Get vulnerable, yeah, that's what it's that's what it's about. Stop feeling comfortable. Comfort is. Is, I don't know it's a dead end. I mean, you know, just Yeah, yeah,

 

Rodney  1:10:07

that's our thing. So you touched upon something. But I want you to get you to have the honest to god last word in this, in this podcast, before I say sign off. What advice, because we're talking about the journey, what advice would you give to someone who is considering this notion of art and creativity and it being a part of their life and them being a part of their community? What would be your advice to them

 

1:10:39

that really tests a person that's not an that's not an easy path, or a or a preferred path, you know, per the advice I got as a young man, and you got as Well, you know. Now you gotta, you know you can't make a living.
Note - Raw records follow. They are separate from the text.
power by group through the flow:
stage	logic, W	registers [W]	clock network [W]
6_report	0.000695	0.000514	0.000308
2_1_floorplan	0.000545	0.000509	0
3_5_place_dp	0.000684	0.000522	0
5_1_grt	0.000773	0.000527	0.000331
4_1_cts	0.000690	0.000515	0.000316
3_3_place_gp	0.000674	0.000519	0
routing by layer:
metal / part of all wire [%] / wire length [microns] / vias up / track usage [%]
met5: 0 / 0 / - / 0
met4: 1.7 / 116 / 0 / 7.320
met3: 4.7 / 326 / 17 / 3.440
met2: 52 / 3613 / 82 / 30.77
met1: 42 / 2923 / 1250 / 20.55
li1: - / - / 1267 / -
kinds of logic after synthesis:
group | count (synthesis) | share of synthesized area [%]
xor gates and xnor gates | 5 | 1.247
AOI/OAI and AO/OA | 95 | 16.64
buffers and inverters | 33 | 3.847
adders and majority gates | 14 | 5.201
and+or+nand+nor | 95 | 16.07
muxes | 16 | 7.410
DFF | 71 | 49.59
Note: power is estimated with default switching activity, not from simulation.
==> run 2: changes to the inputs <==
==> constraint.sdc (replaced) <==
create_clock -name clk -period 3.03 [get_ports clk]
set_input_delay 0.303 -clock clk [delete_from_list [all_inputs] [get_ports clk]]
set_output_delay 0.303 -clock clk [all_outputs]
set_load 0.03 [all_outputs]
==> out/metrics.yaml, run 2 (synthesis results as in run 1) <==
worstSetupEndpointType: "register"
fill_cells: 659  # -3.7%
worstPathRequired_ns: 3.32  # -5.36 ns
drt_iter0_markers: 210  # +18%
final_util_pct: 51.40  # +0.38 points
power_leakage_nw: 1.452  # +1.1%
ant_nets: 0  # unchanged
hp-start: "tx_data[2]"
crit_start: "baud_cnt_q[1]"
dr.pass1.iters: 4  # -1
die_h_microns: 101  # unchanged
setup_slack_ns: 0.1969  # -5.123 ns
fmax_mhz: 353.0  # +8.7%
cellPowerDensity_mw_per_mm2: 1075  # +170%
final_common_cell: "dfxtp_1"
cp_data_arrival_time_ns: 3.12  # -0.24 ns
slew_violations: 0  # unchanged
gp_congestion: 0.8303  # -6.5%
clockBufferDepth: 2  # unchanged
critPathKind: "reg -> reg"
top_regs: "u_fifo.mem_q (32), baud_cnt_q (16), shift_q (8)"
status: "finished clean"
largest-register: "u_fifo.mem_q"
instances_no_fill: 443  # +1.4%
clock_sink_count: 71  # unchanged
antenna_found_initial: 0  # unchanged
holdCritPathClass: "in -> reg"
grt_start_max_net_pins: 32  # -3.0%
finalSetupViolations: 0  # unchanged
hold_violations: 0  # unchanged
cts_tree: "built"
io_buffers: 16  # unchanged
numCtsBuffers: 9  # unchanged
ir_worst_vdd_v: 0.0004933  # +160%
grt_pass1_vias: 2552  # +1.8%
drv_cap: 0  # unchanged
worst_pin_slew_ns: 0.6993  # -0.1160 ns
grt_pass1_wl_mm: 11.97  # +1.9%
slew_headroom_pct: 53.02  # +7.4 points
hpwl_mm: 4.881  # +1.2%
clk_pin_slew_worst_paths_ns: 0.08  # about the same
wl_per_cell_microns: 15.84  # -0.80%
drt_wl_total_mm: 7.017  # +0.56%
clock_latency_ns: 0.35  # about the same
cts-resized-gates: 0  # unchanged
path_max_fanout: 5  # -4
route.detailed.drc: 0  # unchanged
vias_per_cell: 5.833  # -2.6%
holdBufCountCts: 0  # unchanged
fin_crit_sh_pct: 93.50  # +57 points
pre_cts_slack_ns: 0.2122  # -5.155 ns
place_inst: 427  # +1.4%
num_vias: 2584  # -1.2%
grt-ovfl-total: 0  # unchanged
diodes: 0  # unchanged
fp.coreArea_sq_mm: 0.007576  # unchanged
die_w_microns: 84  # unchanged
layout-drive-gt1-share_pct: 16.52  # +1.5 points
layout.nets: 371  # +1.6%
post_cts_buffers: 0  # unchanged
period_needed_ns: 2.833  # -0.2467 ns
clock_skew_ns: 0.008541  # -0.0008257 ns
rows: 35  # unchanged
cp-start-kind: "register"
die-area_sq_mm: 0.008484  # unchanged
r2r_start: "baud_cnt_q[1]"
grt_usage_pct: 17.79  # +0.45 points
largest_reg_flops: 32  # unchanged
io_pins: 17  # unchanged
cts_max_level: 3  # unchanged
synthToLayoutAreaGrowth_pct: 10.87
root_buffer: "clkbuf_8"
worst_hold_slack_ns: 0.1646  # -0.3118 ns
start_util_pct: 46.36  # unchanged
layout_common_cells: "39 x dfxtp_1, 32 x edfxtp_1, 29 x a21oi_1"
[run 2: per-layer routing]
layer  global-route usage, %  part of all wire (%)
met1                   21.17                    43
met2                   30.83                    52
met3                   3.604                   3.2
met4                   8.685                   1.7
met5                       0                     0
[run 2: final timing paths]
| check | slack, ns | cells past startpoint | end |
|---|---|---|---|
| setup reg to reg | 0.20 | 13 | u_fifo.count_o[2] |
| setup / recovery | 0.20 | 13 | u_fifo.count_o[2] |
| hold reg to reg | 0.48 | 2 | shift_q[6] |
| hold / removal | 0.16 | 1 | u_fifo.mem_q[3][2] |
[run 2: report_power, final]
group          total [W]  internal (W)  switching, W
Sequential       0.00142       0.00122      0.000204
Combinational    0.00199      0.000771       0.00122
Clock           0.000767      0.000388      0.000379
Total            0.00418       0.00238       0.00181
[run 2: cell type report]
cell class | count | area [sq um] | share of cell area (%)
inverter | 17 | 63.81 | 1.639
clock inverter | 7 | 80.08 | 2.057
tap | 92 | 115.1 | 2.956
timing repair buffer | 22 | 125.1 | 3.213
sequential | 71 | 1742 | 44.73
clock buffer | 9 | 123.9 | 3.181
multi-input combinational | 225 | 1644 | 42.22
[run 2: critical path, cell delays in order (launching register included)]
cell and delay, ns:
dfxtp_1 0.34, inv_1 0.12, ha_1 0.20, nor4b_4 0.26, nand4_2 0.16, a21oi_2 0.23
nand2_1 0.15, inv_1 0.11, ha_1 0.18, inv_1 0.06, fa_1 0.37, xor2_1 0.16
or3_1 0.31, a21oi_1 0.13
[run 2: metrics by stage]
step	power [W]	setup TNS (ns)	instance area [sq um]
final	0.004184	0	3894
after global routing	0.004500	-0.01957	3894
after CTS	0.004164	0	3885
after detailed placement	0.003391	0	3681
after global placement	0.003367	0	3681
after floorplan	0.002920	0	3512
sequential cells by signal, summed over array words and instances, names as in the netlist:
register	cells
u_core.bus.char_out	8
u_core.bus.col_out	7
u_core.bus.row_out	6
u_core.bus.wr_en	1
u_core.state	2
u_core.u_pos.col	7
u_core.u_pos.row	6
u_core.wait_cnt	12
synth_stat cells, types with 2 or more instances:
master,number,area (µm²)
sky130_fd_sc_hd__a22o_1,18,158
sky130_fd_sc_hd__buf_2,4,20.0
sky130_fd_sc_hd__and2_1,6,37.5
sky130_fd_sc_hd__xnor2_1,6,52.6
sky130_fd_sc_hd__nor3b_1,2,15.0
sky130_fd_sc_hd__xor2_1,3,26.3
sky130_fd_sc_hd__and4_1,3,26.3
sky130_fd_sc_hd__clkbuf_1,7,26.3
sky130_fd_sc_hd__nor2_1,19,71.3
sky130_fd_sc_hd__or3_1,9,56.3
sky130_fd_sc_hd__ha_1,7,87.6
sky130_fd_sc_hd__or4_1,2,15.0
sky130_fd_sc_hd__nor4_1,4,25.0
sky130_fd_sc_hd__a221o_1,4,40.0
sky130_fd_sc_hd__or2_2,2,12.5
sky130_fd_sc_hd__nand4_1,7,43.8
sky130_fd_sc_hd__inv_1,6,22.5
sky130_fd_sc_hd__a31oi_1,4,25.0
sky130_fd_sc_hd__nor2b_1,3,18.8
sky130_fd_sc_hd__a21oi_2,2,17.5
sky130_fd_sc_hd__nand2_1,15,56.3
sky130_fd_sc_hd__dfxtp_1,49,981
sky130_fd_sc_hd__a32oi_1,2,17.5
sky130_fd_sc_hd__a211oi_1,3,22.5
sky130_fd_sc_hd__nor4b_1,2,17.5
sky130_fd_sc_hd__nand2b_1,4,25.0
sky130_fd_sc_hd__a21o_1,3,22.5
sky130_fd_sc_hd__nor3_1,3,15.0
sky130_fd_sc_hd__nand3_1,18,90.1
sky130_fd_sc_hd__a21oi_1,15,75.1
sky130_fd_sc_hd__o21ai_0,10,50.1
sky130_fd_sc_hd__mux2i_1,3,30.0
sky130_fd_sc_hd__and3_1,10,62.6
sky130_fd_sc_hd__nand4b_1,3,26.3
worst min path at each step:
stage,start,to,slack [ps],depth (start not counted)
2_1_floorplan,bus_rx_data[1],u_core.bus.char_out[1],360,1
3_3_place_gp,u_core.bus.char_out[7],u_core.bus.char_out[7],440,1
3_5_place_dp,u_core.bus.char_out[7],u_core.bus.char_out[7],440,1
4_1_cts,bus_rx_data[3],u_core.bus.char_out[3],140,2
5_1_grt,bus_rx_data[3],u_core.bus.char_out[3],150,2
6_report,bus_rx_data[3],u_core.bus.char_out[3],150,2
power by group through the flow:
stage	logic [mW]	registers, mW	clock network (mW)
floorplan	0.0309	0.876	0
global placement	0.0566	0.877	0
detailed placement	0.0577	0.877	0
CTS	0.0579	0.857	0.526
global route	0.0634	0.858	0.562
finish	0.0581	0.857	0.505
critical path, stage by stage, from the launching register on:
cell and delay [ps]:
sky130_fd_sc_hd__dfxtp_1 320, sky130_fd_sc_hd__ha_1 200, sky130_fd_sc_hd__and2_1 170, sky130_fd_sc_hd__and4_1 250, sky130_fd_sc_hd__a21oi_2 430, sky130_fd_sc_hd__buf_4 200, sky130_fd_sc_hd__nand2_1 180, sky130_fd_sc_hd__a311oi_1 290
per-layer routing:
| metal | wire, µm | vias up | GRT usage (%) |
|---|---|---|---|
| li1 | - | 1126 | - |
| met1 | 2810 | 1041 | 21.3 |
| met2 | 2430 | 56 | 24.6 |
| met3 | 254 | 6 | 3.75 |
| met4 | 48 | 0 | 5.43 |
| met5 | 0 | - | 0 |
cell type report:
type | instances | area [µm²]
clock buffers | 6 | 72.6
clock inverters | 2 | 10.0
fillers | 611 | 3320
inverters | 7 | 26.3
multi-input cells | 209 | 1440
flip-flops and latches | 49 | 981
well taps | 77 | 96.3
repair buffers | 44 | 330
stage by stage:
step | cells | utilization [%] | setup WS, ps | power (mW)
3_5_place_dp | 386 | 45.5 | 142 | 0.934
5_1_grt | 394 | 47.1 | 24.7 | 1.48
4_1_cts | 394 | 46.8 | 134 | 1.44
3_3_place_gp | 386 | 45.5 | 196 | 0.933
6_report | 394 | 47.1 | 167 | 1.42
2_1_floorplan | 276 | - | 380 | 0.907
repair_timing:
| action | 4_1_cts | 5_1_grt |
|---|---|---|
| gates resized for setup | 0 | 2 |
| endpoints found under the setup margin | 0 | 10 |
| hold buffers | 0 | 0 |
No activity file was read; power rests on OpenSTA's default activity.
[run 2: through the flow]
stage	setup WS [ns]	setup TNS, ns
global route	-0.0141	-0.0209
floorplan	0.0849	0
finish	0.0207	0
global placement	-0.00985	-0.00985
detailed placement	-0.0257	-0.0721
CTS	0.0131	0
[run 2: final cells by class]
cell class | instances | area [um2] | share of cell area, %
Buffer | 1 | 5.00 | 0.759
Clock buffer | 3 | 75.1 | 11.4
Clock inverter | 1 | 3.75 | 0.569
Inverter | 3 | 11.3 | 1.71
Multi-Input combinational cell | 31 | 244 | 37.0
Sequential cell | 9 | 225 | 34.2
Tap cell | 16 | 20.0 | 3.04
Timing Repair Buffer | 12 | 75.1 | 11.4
## src/rtl/parallel_adder_pipe_if.sv

```systemverilog
// parallel_adder_pipe_if: operand/result valid-ready bus of the pipelined adder.
interface parallel_adder_pipe_if #(parameter int WIDTH = 8);
    logic             in_valid;
    logic             in_ready;
    logic [WIDTH-1:0] A;
    logic [WIDTH-1:0] B;
    logic             Cin;
    logic             op;
    logic             out_valid;
    logic             out_ready;
    logic [WIDTH-1:0] Sum;
    logic             Cout;
    logic             Ovf;
    modport master (
        output in_valid, A, B, Cin, op, out_ready,
        input  in_ready, out_valid, Sum, Cout, Ovf
    );
    modport slave (
        input  in_valid, A, B, Cin, op, out_ready,
        output in_ready, out_valid, Sum, Cout, Ovf
    );
endinterface

```

## src/rtl/parallel_adder_pipe.sv

```systemverilog
// parallel_adder_pipe: add/subtract with the carry chain cut into STAGES registered slices.
module parallel_adder_pipe #(
    parameter int WIDTH  = 8,
    parameter int STAGES = 2
) (
    input logic                   clk,
    input logic                   rst,
    parallel_adder_pipe_if.slave  bus
);
    localparam int CH = WIDTH / STAGES;
    if (WIDTH < 1 || STAGES < 1 || WIDTH % STAGES != 0) begin : g_bad
        $error("parallel_adder_pipe: WIDTH must be a positive multiple of STAGES");
    end
    logic             advance;
    logic [WIDTH-1:0] b_eff;
    logic             c0;
    assign b_eff   = bus.op ? ~bus.B : bus.B;
    assign c0      = bus.op ? ~bus.Cin : bus.Cin;
    assign advance = bus.in_ready;
    for (genvar k = 0; k < STAGES; k++) begin : g_st
        localparam int HI = CH * (k + 1);
        // a_up/b_up: operand bits from slice k upward, still waiting for their stage
        logic [WIDTH-CH*k-1:0] a_up;
        logic [WIDTH-CH*k-1:0] b_up;
        logic [CH-1:0]         s_sl;
        logic                  c_in;
        logic                  c_out;
        logic                  v_in;
        logic [HI-1:0]         s_nx;
        logic                  v;
        logic                  c;
        logic [HI-1:0]         s;
        if (k == 0) begin : g_in
            assign a_up = bus.A;
            assign b_up = b_eff;
            assign c_in = c0;
            assign v_in = bus.in_valid;
            assign s_nx = s_sl;
        end else begin : g_in
            assign a_up = g_st[k-1].g_ab.a;
            assign b_up = g_st[k-1].g_ab.b;
            assign c_in = g_st[k-1].c;
            assign v_in = g_st[k-1].v;
            assign s_nx = {s_sl, g_st[k-1].s};
        end
        assign {c_out, s_sl} = {1'b0, a_up[CH-1:0]} + {1'b0, b_up[CH-1:0]} + {{CH{1'b0}}, c_in};
        always_ff @(posedge clk or negedge rst) begin
            if (!rst) begin
                v <= 1'b0;
                c <= 1'b0;
                s <= '0;
            end else if (advance) begin
                v <= v_in;
                c <= c_out;
                s <= s_nx;
            end
        end
        if (k < STAGES - 1) begin : g_ab
            logic [WIDTH-HI-1:0] a;
            logic [WIDTH-HI-1:0] b;
            always_ff @(posedge clk or negedge rst) begin
                if (!rst) begin
                    a <= '0;
                    b <= '0;
                end else if (advance) begin
                    a <= a_up[WIDTH-CH*k-1:CH];
                    b <= b_up[WIDTH-CH*k-1:CH];
                end
            end
        end
        if (k == STAGES - 1) begin : g_ov
            logic o;
            // carry into the MSB is recovered from the MSB's own sum bit
            always_ff @(posedge clk or negedge rst) begin
                if (!rst) o <= 1'b0;
                else if (advance) o <= c_out ^ (a_up[CH-1] ^ b_up[CH-1] ^ s_sl[CH-1]);
            end
        end
    end
    assign bus.out_valid = g_st[STAGES-1].v;
    assign bus.Sum       = g_st[STAGES-1].s;
    assign bus.Cout      = g_st[STAGES-1].c;
    assign bus.Ovf       = g_st[STAGES-1].g_ov.o;
    assign bus.in_ready  = !bus.out_valid || bus.out_ready;
endmodule

```

## src/flat_wrapper.sv

```systemverilog
// flat-port wrapper written by rule: the top's interface ports become plain ports
module parallel_adder_pipe_flat 
#(
    parameter int WIDTH  = 8,
    parameter int STAGES = 2
)
  (clk, rst, bus_in_valid, bus_A, bus_B, bus_Cin, bus_op, bus_out_ready, bus_in_ready, bus_out_valid, bus_Sum, bus_Cout, bus_Ovf);
  parallel_adder_pipe_if #(.WIDTH(WIDTH)) bus_i ();
  input logic clk;
  input logic rst;
  input wire logic [$bits(bus_i.in_valid)-1:0] bus_in_valid;
  input wire logic [$bits(bus_i.A)-1:0] bus_A;
  input wire logic [$bits(bus_i.B)-1:0] bus_B;
  input wire logic [$bits(bus_i.Cin)-1:0] bus_Cin;
  input wire logic [$bits(bus_i.op)-1:0] bus_op;
  input wire logic [$bits(bus_i.out_ready)-1:0] bus_out_ready;
  output wire logic [$bits(bus_i.in_ready)-1:0] bus_in_ready;
  output wire logic [$bits(bus_i.out_valid)-1:0] bus_out_valid;
  output wire logic [$bits(bus_i.Sum)-1:0] bus_Sum;
  output wire logic [$bits(bus_i.Cout)-1:0] bus_Cout;
  output wire logic [$bits(bus_i.Ovf)-1:0] bus_Ovf;
  assign bus_i.in_valid = bus_in_valid;
  assign bus_i.A = bus_A;
  assign bus_i.B = bus_B;
  assign bus_i.Cin = bus_Cin;
  assign bus_i.op = bus_op;
  assign bus_i.out_ready = bus_out_ready;
  assign bus_in_ready = bus_i.in_ready;
  assign bus_out_valid = bus_i.out_valid;
  assign bus_Sum = bus_i.Sum;
  assign bus_Cout = bus_i.Cout;
  assign bus_Ovf = bus_i.Ovf;
  parallel_adder_pipe #(.WIDTH(WIDTH), .STAGES(STAGES)) u_core (.clk(clk), .rst(rst), .bus(bus_i));
endmodule
```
You have. You have to know. You have to know what you want, you want. You have to know what you're willing to give up to achieve that. And you have to know that ain't gonna be easy, I guess. I mean, it's, I don't know it's, I've thought about that a lot, and I have given advice a lot, only to find out that it's that it was, I mean, coming away feeling well, that was pretty superficial. You know, it's pretty hard to be profound about that, that that question, because it's, it's, it's a cliche. Well, you know, it's all about hard work. Well, it's not all about hard work. It's also about what's important to

 

Rodney  1:11:58

you. And there we have it. This is why I wanted you on the podcast. So Gary,

 

1:12:05

Gary day used to say, I'm probably gonna misquote this, but, but if you're gonna have a point of view, take a point of view. I mean, you it's, it's, it's got got to have some meat in it and something behind it. It's not like, well, I believe this really, what are you doing? I'm not quoting that correct, but the point is, yeah, so my advice would be,

 

Rodney  1:12:28

but you live it, you embody it, that that's the thing. You live it like you that phrase walk the talk, that cliche trophy sort of or phrase, you walk the talk, so it's evident, and you don't have to do that point of view. It's like, it's very clear, if you as a viewer or an audience member, is paying attention, you get and it's right there, it's right there. It's right there. In the work, it's right there. When someone meets you, it's there.